- _WHAT IS BEING ASKED_
For the entries below, state how many lines include the string "second", and write nothing besides that number.

####################

`config.mk`:
```
export PLATFORM = sky130hd
export DESIGN_NAME = instr_decode_ctrl_flat
export DESIGN_NICKNAME = d
export VERILOG_FILES = /design/src/rtl/instr_decode_ctrl_if.sv /design/src/rtl/instr_decode_ctrl.sv /design/src/flat_wrapper.sv
export SDC_FILE = /design/constraint.sdc
export NUM_CORES = 1
export LEC_CHECK = 0
export ABC_AREA = 0
export BUFFER_PORTS_ARGS = -buffer_cell sky130_fd_sc_hd__buf_2
export CORE_AREA = 2 2 90 92
export DETAILED_ROUTE_END_ITERATION = 8
export DIE_AREA = 0 0 92 94
export GPL_TIMING_DRIVEN = 0
export PLACE_DENSITY = 0.78
export SYNTH_ARGS = -nofsm -noshare
export SYNTH_HDL_FRONTEND = slang
export SYNTH_SLANG_ARGS = --single-unit
```
`constraint.sdc`:
```
create_clock -name clk -period 2.6 [get_ports clk]
set_clock_uncertainty 0.1 [all_clocks]
set_input_delay 0 -clock clk [delete_from_list [all_inputs] [get_ports clk]]
set_output_delay 0 -clock clk [all_outputs]
set_load 0.02 [all_outputs]
```
`src/rtl/instr_decode_ctrl_if.sv`:
```
// instr_decode_ctrl_if -- fetch <-> decode/control handshake.
//   instr_in/instr_valid : fetched word and its qualifier (fetch -> decode)
//   pc_update            : one-cycle PC advance strobe (decode -> fetch)
//   jump/jump_reg/branch/inv_zero : PC steering, meaningful with pc_update
//   target/imm16         : IR fields the fetch unit uses to build the next PC
// master = fetch unit, slave = decode/control unit.
interface instr_decode_ctrl_if;
  logic [31:0] instr_in;
  logic        instr_valid;
  logic        pc_update;
  logic        jump;
  logic        jump_reg;
  logic        branch;
  logic        inv_zero;
  logic [25:0] target;
  logic [15:0] imm16;

  modport master (
    output instr_in, instr_valid,
    input  pc_update, jump, jump_reg, branch, inv_zero, target, imm16
  );

  modport slave (
    input  instr_in, instr_valid,
    output pc_update, jump, jump_reg, branch, inv_zero, target, imm16
  );
endinterface

```
`src/rtl/instr_decode_ctrl.sv`:
```
// instr_decode_ctrl -- multi-cycle MIPS-subset decode and control FSM.
// Sequences FETCH/DECODE/EXEC/MEM/WB, one pc_update pulse per instruction.
// Ports:
//   clk, reset      : clock, synchronous active-high reset
//   fetch (slave)   : instruction handshake and PC-steering flags
//   rs_addr/rt_addr : register read addresses (IR fields)
//   wb_addr         : write-back register number
//   alu_ctrl        : 000 ADD, 001 SUB, 010 XOR, 011 SLT
//   alu_src_imm, zero_ext, mem_we, mem_re, mem_to_reg, reg_we, link
//   illegal         : one-cycle pulse in EXEC on undefined opcode/funct
//   retired_cnt     : retired-instruction count
// Parameters: MEM_LAT (1..15) cycles in MEM, LINK_REG register written by JAL.
// Macro RETIRE_CNT_EN: build the retired-instruction counter; otherwise
// retired_cnt is tied to 0.
// All outputs are registered copies of a decode of the next state, so they
// behave as Moore outputs of the registered state/IR and are 0 after reset.
module instr_decode_ctrl #(
  parameter int unsigned MEM_LAT  = 1,
  parameter int unsigned LINK_REG = 31
) (
  input  logic                clk,
  input  logic                reset,
  instr_decode_ctrl_if.slave  fetch,
  output logic [4:0]          rs_addr,
  output logic [4:0]          rt_addr,
  output logic [4:0]          wb_addr,
  output logic [2:0]          alu_ctrl,
  output logic                alu_src_imm,
  output logic                zero_ext,
  output logic                mem_we,
  output logic                mem_re,
  output logic                mem_to_reg,
  output logic                reg_we,
  output logic                link,
  output logic                illegal,
  output logic [31:0]         retired_cnt
);

  localparam logic [3:0] MEM_LAST  = 4'(MEM_LAT - 1);
  localparam logic [4:0] LINK_ADDR = 5'(LINK_REG);

  typedef enum logic [2:0] {S_FETCH, S_DECODE, S_EXEC, S_MEM, S_WB} state_t;
  typedef enum logic [3:0] {
    C_ILL, C_ADD, C_SUB, C_SLT, C_JR, C_LW, C_SW, C_XORI, C_BEQ, C_BNE, C_J, C_JAL
  } cls_t;

  function automatic cls_t classify(input logic [31:0] ir);
    cls_t c;
    c = C_ILL;
    case (ir[31:26])
      6'h00: case (ir[5:0])
        6'h20:   c = C_ADD;
        6'h22:   c = C_SUB;
        6'h2A:   c = C_SLT;
        6'h08:   c = C_JR;
        default: c = C_ILL;
      endcase
      6'h23:   c = C_LW;
      6'h2B:   c = C_SW;
      6'h0E:   c = C_XORI;
      6'h04:   c = C_BEQ;
      6'h05:   c = C_BNE;
      6'h02:   c = C_J;
      6'h03:   c = C_JAL;
      default: c = C_ILL;
    endcase
    return c;
  endfunction

  state_t      state_q, state_d;
  logic [31:0] ir_q, ir_d;
  logic [3:0]  cnt_q, cnt_d;
  cls_t        cls_cur, cls_nxt;

  // next-state outputs
  logic        pc_update_d, jump_d, jump_reg_d, branch_d, inv_zero_d;
  logic [4:0]  wb_addr_d;
  logic [2:0]  alu_ctrl_d;
  logic        alu_src_imm_d, zero_ext_d, mem_we_d, mem_re_d;
  logic        mem_to_reg_d, reg_we_d, link_d, illegal_d;

  always_comb begin
    state_d = state_q;
    ir_d    = ir_q;
    cnt_d   = cnt_q;
    cls_cur = classify(ir_q);
    case (state_q)
      S_FETCH: if (fetch.instr_valid) begin
        ir_d    = fetch.instr_in;
        state_d = S_DECODE;
      end
      S_DECODE: state_d = S_EXEC;
      S_EXEC: begin
        cnt_d = '0;
        case (cls_cur)
          C_LW, C_SW:                        state_d = S_MEM;
          C_ADD, C_SUB, C_SLT, C_XORI, C_JAL: state_d = S_WB;
          default:                           state_d = S_FETCH;
        endcase
      end
      S_MEM: begin
        if (cnt_q == MEM_LAST) state_d = (cls_cur == C_LW) ? S_WB : S_FETCH;
        else                   cnt_d   = cnt_q + 4'd1;
      end
      S_WB:    state_d = S_FETCH;
      default: state_d = S_FETCH;
    endcase
  end

  // Output decode of the state being entered; registered below.
  always_comb begin
    cls_nxt       = classify(ir_d);
    pc_update_d   = 1'b0;
    jump_d        = 1'b0;
    jump_reg_d    = 1'b0;
    branch_d      = 1'b0;
    inv_zero_d    = 1'b0;
    wb_addr_d     = '0;
    alu_ctrl_d    = 3'b000;
    alu_src_imm_d = 1'b0;
    zero_ext_d    = 1'b0;
    mem_we_d      = 1'b0;
    mem_re_d      = 1'b0;
    mem_to_reg_d  = 1'b0;
    reg_we_d      = 1'b0;
    link_d        = 1'b0;
    illegal_d     = 1'b0;

    if (state_d == S_EXEC) begin
      pc_update_d = 1'b1;
      jump_d      = (cls_nxt == C_J) || (cls_nxt == C_JAL);
      jump_reg_d  = (cls_nxt == C_JR);
      branch_d    = (cls_nxt == C_BEQ) || (cls_nxt == C_BNE);
      inv_zero_d  = (cls_nxt == C_BNE);
      illegal_d   = (cls_nxt == C_ILL);
    end

    if (state_d == S_EXEC || state_d == S_MEM || state_d == S_WB) begin
      case (cls_nxt)
        C_SUB, C_BEQ, C_BNE: alu_ctrl_d = 3'b001;
        C_XORI:              alu_ctrl_d = 3'b010;
        C_SLT:               alu_ctrl_d = 3'b011;
        default:             alu_ctrl_d = 3'b000;
      endcase
      alu_src_imm_d = (cls_nxt == C_LW) || (cls_nxt == C_SW) || (cls_nxt == C_XORI);
      zero_ext_d    = (cls_nxt == C_XORI);
      case (cls_nxt)
        C_ADD, C_SUB, C_SLT: wb_addr_d = ir_d[15:11];
        C_LW, C_XORI:        wb_addr_d = ir_d[20:16];
        C_JAL:               wb_addr_d = LINK_ADDR;
        default:             wb_addr_d = '0;
      endcase
    end

    if (state_d == S_MEM) begin
      mem_we_d = (cls_nxt == C_SW) && (cnt_d == 4'd0);
      mem_re_d = (cls_nxt == C_LW);
    end

    if (state_d == S_WB) begin
      reg_we_d     = (wb_addr_d != 5'd0);  // $0 writes are dropped
      mem_to_reg_d = (cls_nxt == C_LW);
      link_d       = (cls_nxt == C_JAL);
    end
  end

  always_ff @(posedge clk) begin
    if (reset) begin
      state_q           <= S_FETCH;
      ir_q              <= '0;
      cnt_q             <= '0;
      fetch.pc_update   <= 1'b0;
      fetch.jump        <= 1'b0;
      fetch.jump_reg    <= 1'b0;
      fetch.branch      <= 1'b0;
      fetch.inv_zero    <= 1'b0;
      fetch.target      <= '0;
      fetch.imm16       <= '0;
      rs_addr           <= '0;
      rt_addr           <= '0;
      wb_addr           <= '0;
      alu_ctrl          <= '0;
      alu_src_imm       <= 1'b0;
      zero_ext          <= 1'b0;
      mem_we            <= 1'b0;
      mem_re            <= 1'b0;
      mem_to_reg        <= 1'b0;
      reg_we            <= 1'b0;
      link              <= 1'b0;
      illegal           <= 1'b0;
    end else begin
      state_q           <= state_d;
      ir_q              <= ir_d;
      cnt_q             <= cnt_d;
      fetch.pc_update   <= pc_update_d;
      fetch.jump        <= jump_d;
      fetch.jump_reg    <= jump_reg_d;
      fetch.branch      <= branch_d;
      fetch.inv_zero    <= inv_zero_d;
      fetch.target      <= ir_d[25:0];
      fetch.imm16       <= ir_d[15:0];
      rs_addr           <= ir_d[25:21];
      rt_addr           <= ir_d[20:16];
      wb_addr           <= wb_addr_d;
      alu_ctrl          <= alu_ctrl_d;
      alu_src_imm       <= alu_src_imm_d;
      zero_ext          <= zero_ext_d;
      mem_we            <= mem_we_d;
      mem_re            <= mem_re_d;
      mem_to_reg        <= mem_to_reg_d;
      reg_we            <= reg_we_d;
      link              <= link_d;
      illegal           <= illegal_d;
    end
  end

`ifdef RETIRE_CNT_EN
  logic [31:0] ret_cnt_q;
  logic        retire;

  // Final cycle of a legal instruction: EXEC for control transfers, last MEM
  // cycle for SW, WB for everything that writes back (even to $0).
  always_comb begin
    retire = 1'b0;
    case (state_q)
      S_EXEC:  retire = (cls_cur == C_J) || (cls_cur == C_JR) ||
                        (cls_cur == C_BEQ) || (cls_cur == C_BNE);
      S_MEM:   retire = (cls_cur == C_SW) && (cnt_q == MEM_LAST);
      S_WB:    retire = 1'b1;
      default: retire = 1'b0;
    endcase
  end

  always_ff @(posedge clk) begin
    if (reset)       ret_cnt_q <= '0;
    else if (retire) ret_cnt_q <= ret_cnt_q + 32'd1;
  end

  assign retired_cnt = ret_cnt_q;
`else
  assign retired_cnt = '0;
`endif

endmodule

```
`src/flat_wrapper.sv`:
```
// flat-port wrapper written by rule: the top's interface ports become plain ports
module instr_decode_ctrl_flat 
#(
  parameter int unsigned MEM_LAT  = 1,
  parameter int unsigned LINK_REG = 31
)
  (clk, reset, rs_addr, rt_addr, wb_addr, alu_ctrl, alu_src_imm, zero_ext, mem_we, mem_re, mem_to_reg, reg_we, link, illegal, retired_cnt, fetch_instr_in, fetch_instr_valid, fetch_pc_update, fetch_jump, fetch_jump_reg, fetch_branch, fetch_inv_zero, fetch_target, fetch_imm16);
  instr_decode_ctrl_if fetch_i ();
  input  logic clk;
  input  logic reset;
  output logic [4:0] rs_addr;
  output logic [4:0] rt_addr;
  output logic [4:0] wb_addr;
  output logic [2:0] alu_ctrl;
  output logic alu_src_imm;
  output logic zero_ext;
  output logic mem_we;
  output logic mem_re;
  output logic mem_to_reg;
  output logic reg_we;
  output logic link;
  output logic illegal;
  output logic [31:0] retired_cnt;
  input wire logic [$bits(fetch_i.instr_in)-1:0] fetch_instr_in;
  input wire logic [$bits(fetch_i.instr_valid)-1:0] fetch_instr_valid;
  output wire logic [$bits(fetch_i.pc_update)-1:0] fetch_pc_update;
  output wire logic [$bits(fetch_i.jump)-1:0] fetch_jump;
  output wire logic [$bits(fetch_i.jump_reg)-1:0] fetch_jump_reg;
  output wire logic [$bits(fetch_i.branch)-1:0] fetch_branch;
  output wire logic [$bits(fetch_i.inv_zero)-1:0] fetch_inv_zero;
  output wire logic [$bits(fetch_i.target)-1:0] fetch_target;
  output wire logic [$bits(fetch_i.imm16)-1:0] fetch_imm16;
  assign fetch_i.instr_in = fetch_instr_in;
  assign fetch_i.instr_valid = fetch_instr_valid;
  assign fetch_pc_update = fetch_i.pc_update;
  assign fetch_jump = fetch_i.jump;
  assign fetch_jump_reg = fetch_i.jump_reg;
  assign fetch_branch = fetch_i.branch;
  assign fetch_inv_zero = fetch_i.inv_zero;
  assign fetch_target = fetch_i.target;
  assign fetch_imm16 = fetch_i.imm16;
  instr_decode_ctrl #(.MEM_LAT(MEM_LAT), .LINK_REG(LINK_REG)) u_core (.clk(clk), .reset(reset), .fetch(fetch_i), .rs_addr(rs_addr), .rt_addr(rt_addr), .wb_addr(wb_addr), .alu_ctrl(alu_ctrl), .alu_src_imm(alu_src_imm), .zero_ext(zero_ext), .mem_we(mem_we), .mem_re(mem_re), .mem_to_reg(mem_to_reg), .reg_we(reg_we), .link(link), .illegal(illegal), .retired_cnt(retired_cnt));
endmodule
```
Word level (Yosys, flattened, before mapping)
Index checks and enable logic that the tools add are counted.
{"block": "totals", "ff_bits": 112, "latchBits": 0, "mem_bits_rw": 0, "mem_bits_ro": 0, "inputBits": 35, "out_inout_bits": 105, "elab_cells": 113, "n_memories": 0}
{"block": "classes", "n_addsub": 1, "multipliers": 0, "n_div": 0, "magnitude_cmp": 0, "eq_ne": 46, "shifts": 0, "muxes": 17, "bitwise": 4, "reduce_logical": 23}
{"operator": "32-bit 2-to-1 mux", "n": 2}
{"operator": "4-bit one-hot mux with 8 select lines", "n": 2}
{"operator": "6-bit == test (second input constant)", "n": 10}
{"operator": "3-bit one-hot mux with 4 select lines", "n": 3}
{"operator": "4-bit by 3-bit == test with 1-bit output (second input constant)", "n": 7}
{"operator": "6-bit by 2-bit == test with 1-bit output (second input constant)", "n": 4}
{"operator": "6-bit by 3-bit == test with 1-bit output (second input constant)", "n": 4}
{"operator": "6-bit by 4-bit == test with 1-bit output (second input constant)", "n": 4}
{"operator": "4-bit == test (second input constant)", "n": 5}
{"operator": "4-bit by 2-bit == test with 1-bit output (second input constant)", "n": 4}
{"operator": "5-bit one-hot mux with 3 select lines", "n": 1}
{"operator": "3-bit by 2-bit == test with 1-bit output (second input constant)", "n": 4}
{"operator": "4-bit zero test", "n": 3}
{"operator": "6-bit zero test", "n": 2}
{"operator": "2-bit OR reduction", "n": 6}
{"operator": "3-bit 2-to-1 mux", "n": 3}
{"operator": "4-bit by 1-bit == test with 1-bit output (second input constant)", "n": 2}
{"operator": "4-bit one-hot mux with 2 select lines", "n": 1}
{"operator": "1-bit logical OR", "n": 6}
{"operator": "2-bit one-hot mux with 3 select lines", "n": 1}
{"operator": "3-bit one-hot mux with 2 select lines", "n": 1}
{"operator": "3-bit OR reduction", "n": 2}
{"operator": "5-bit 2-to-1 mux", "n": 1}
{"operator": "5-bit nonzero test", "n": 1}
{"operator": "other kinds (9)", "n": 12}

Logic depth before layout (Yosys ltp)
Gate-level depths: netlist (run 1).
{"block": "depth", "ltp_word": 12, "depth_mapped": 8, "mapped_depth_nobuf": 8}

Least setup slack after synthesis (run 1)
No wires, ideal clock.
{"block": "synth_path", "path_type": "register -> register", "from": "register u_core.cnt_q[0]", "to": "register u_core.alu_ctrl[1]", "setup_ps": 133, "arrival_time_ps": 1864, "required_time_ps": 2367, "slack_ps": 504, "path_stages_with_launch": 9, "n_path_buf": 0, "period_less_slack_ps": 2096, "path_cell_list": "dfxtp_1 -> inv_1 -> ha_1 -> or3b_2 -> o21ai_0 -> a31oi_1 -> nor3_1 -> a211oi_4 -> nor4b_2"}
{"block": "synth_between", "elab_chain_len": 8, "elab_cells_between_ends": 10, "cone_classes": "3 x eq/ne; 2 x mux; 1 x bitwise; 4 x reduce/logical"}
{"item": "start: declaration", "line": "instr_decode_ctrl.sv:72", "source": "logic [3:0] cnt_q, cnt_d;"}
{"item": "start signal: assignment", "line": "instr_decode_ctrl.sv:194", "source": "cnt_q <= cnt_d;"}
{"item": "4-bit zero test (*)", "line": "instr_decode_ctrl.sv:102", "source": "if (cnt_q == MEM_LAST) state_d = (cls_cur == C_LW) ? S_WB : S_FETCH;"}
{"item": "3-bit 2-to-1 mux (*)", "line": "instr_decode_ctrl.sv:102"}
{"item": "3-bit one-hot mux with 4 select lines (*)", "line": "instr_decode_ctrl.sv:87", "source": "case (state_q)"}
{"item": "3-bit by 2-bit == test with 1-bit output", "line": "instr_decode_ctrl.sv:138", "source": "if (state_d == S_EXEC || state_d == S_MEM || state_d == S_WB) begin"}
{"item": "1-bit logical OR", "line": "instr_decode_ctrl.sv:138"}
{"item": "1-bit logical OR (*)", "line": "instr_decode_ctrl.sv:138"}
{"item": "1-bit inverter (no line) (*)"}
{"item": "2-bit OR reduction (no line) (*)"}
{"item": "end signal: assignment", "line": "instr_decode_ctrl.sv:205", "source": "alu_ctrl <= alu_ctrl_d;"}
{"item": "end: declaration", "line": "instr_decode_ctrl.sv:27", "source": "output logic [2:0] alu_ctrl,"}
Every way passes the cells marked *; elsewhere a longest branch is shown, timed or not.
A chain may end at the register's enable or synchronous reset.

Worst setup path in the final report (run 1)
{"block": "layout_path", "from": "register u_core.state_q[2]", "to": "register u_core.alu_ctrl[1]"}
{"block": "layout_between", "elab_chain_len": 8, "elab_cells_between_ends": 36, "cone_classes": "22 x eq/ne; 7 x mux; 1 x bitwise; 6 x reduce/logical"}
{"item": "start: declaration", "line": "instr_decode_ctrl.sv:70", "source": "state_t state_q, state_d;"}
{"item": "start signal: assignment", "line": "instr_decode_ctrl.sv:192", "source": "state_q <= state_d;"}
{"item": "3-bit zero test", "line": "instr_decode_ctrl.sv:87"}
{"item": "32-bit 2-to-1 mux", "line": "instr_decode_ctrl.sv:87"}
{"item": "6-bit by 4-bit == test with 1-bit output / 6-bit == test (equally long branches)", "line": "instr_decode_ctrl.sv:51", "source": "6'h00: case (ir[5:0])"}
{"item": "3-bit one-hot mux with 4 select lines", "line": "instr_decode_ctrl.sv:51"}
{"item": "4-bit one-hot mux with 8 select lines", "line": "instr_decode_ctrl.sv:50", "source": "case (ir[31:26])"}
{"item": "4-bit by 2-bit == test with 1-bit output / 4-bit == test (equally long branches)", "line": "instr_decode_ctrl.sv:139", "source": "case (cls_nxt)"}
{"item": "3-bit OR reduction", "line": "instr_decode_ctrl.sv:139"}
{"item": "2-bit one-hot mux with 3 select lines", "line": "instr_decode_ctrl.sv:139"}
Several ways; a longest one is shown, not always the timed one.

==> results of run 1 <==
==> kinds of logic (layout without fill, tap and decap cells) <==
logic type,count (synthesis),in the layout,synth area share (%)
AOI/OAI and AO/OA,90,90,16.3
xor gates and xnor gates,4,4,0.963
adders and majority gates,2,2,0.687
buffers and inverters,118,270,21.7
DFF,59,59,32.5
muxes,6,6,1.65
other,1,33,0.103
and+or+nand+nor,183,183,26.2
==> what timing repair did <==
item	in CTS	in global routing
gates resized for setup	0	7
hold buffers	32	0
hold endpoints to repair	44	0
endpoints found under the setup margin	0	28
setup buffers	0	0
==> per-stage QoR <==
stage	hold slack, ps	cell area, um^2	std cells
floorplan	-12.4	3760	495
global placement	143	4410	701
detailed placement	149	4410	701
CTS	3.89	4950	749
global route	60.1	4960	749
finish	29.1	4960	749
==> final timing paths <==
kind	start	end	cells past startpoint
worst min register to register	u_core.ir_q[8]	u_core.ir_q[8]	2
worst max-delay path	u_core.state_q[2]	u_core.alu_ctrl[1]	6
worst min-delay path	fetch_instr_in[27]	u_core.ir_q[27]	3
worst max register to register	u_core.state_q[2]	u_core.alu_ctrl[1]	6
==> where the power goes <==
group | internal [W] | switching [W] | total, W
clock network | 0.000567 | 0.000385 | 0.000952
registers | 0.000940 | 0.0000367 | 0.000977
logic | 0.000276 | 0.000362 | 0.000638
total | 0.00178 | 0.000784 | 0.00257
==> critical path, cell delays in order (launching register included) <==
cell,delay [ps]
dfxtp_1,390
or4b_1,540
buf_2,200
buf_2,220
buf_1,260
a211oi_1,520
nor4b_2,110
==> routing by layer <==
layer / track usage, % / vias to the layer above
li1: - / 1844
met1: 31.0 / 1725
met2: 41.4 / 152
met3: 4.82 / 24
met4: 8.83 / 0
met5: 0 / -
==> area by class of cell <==
type                    instances  area (um^2)
fillers                       644         2650
multi-input cells             318         1800
flip-flops and latches         59         1180
repair buffers                136          841
plain buffers                 112          769
clock buffers                  12          145
well taps                     102          128
clock inverters                 4         73.8
inverters                       6         22.5
==> placed cells by master (no fill, tap or decap), types with 6 or more instances in the layout <==
cell           synthesis  final
buf_2                  9    113
buf_4                 85     85
nand2_1               61     61
dfxtp_1               59     59
a21oi_1               42     42
nor2_1                38     38
conb_1                 1     33
dlygate4sd3_1          0     32
nor3_1                14     14
clkbuf_1              12     12
clkbuf_8               0     10
o21ai_0                8      8
nor2b_1                7      7
nand3_1                7      7
inv_1                  6      6
nand2b_1               6      6
mux2i_1                6      6
and2_1                 6      6
a22oi_1                6      6
o31a_1                 6      6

####################

- _EXERCISE RESULT_
9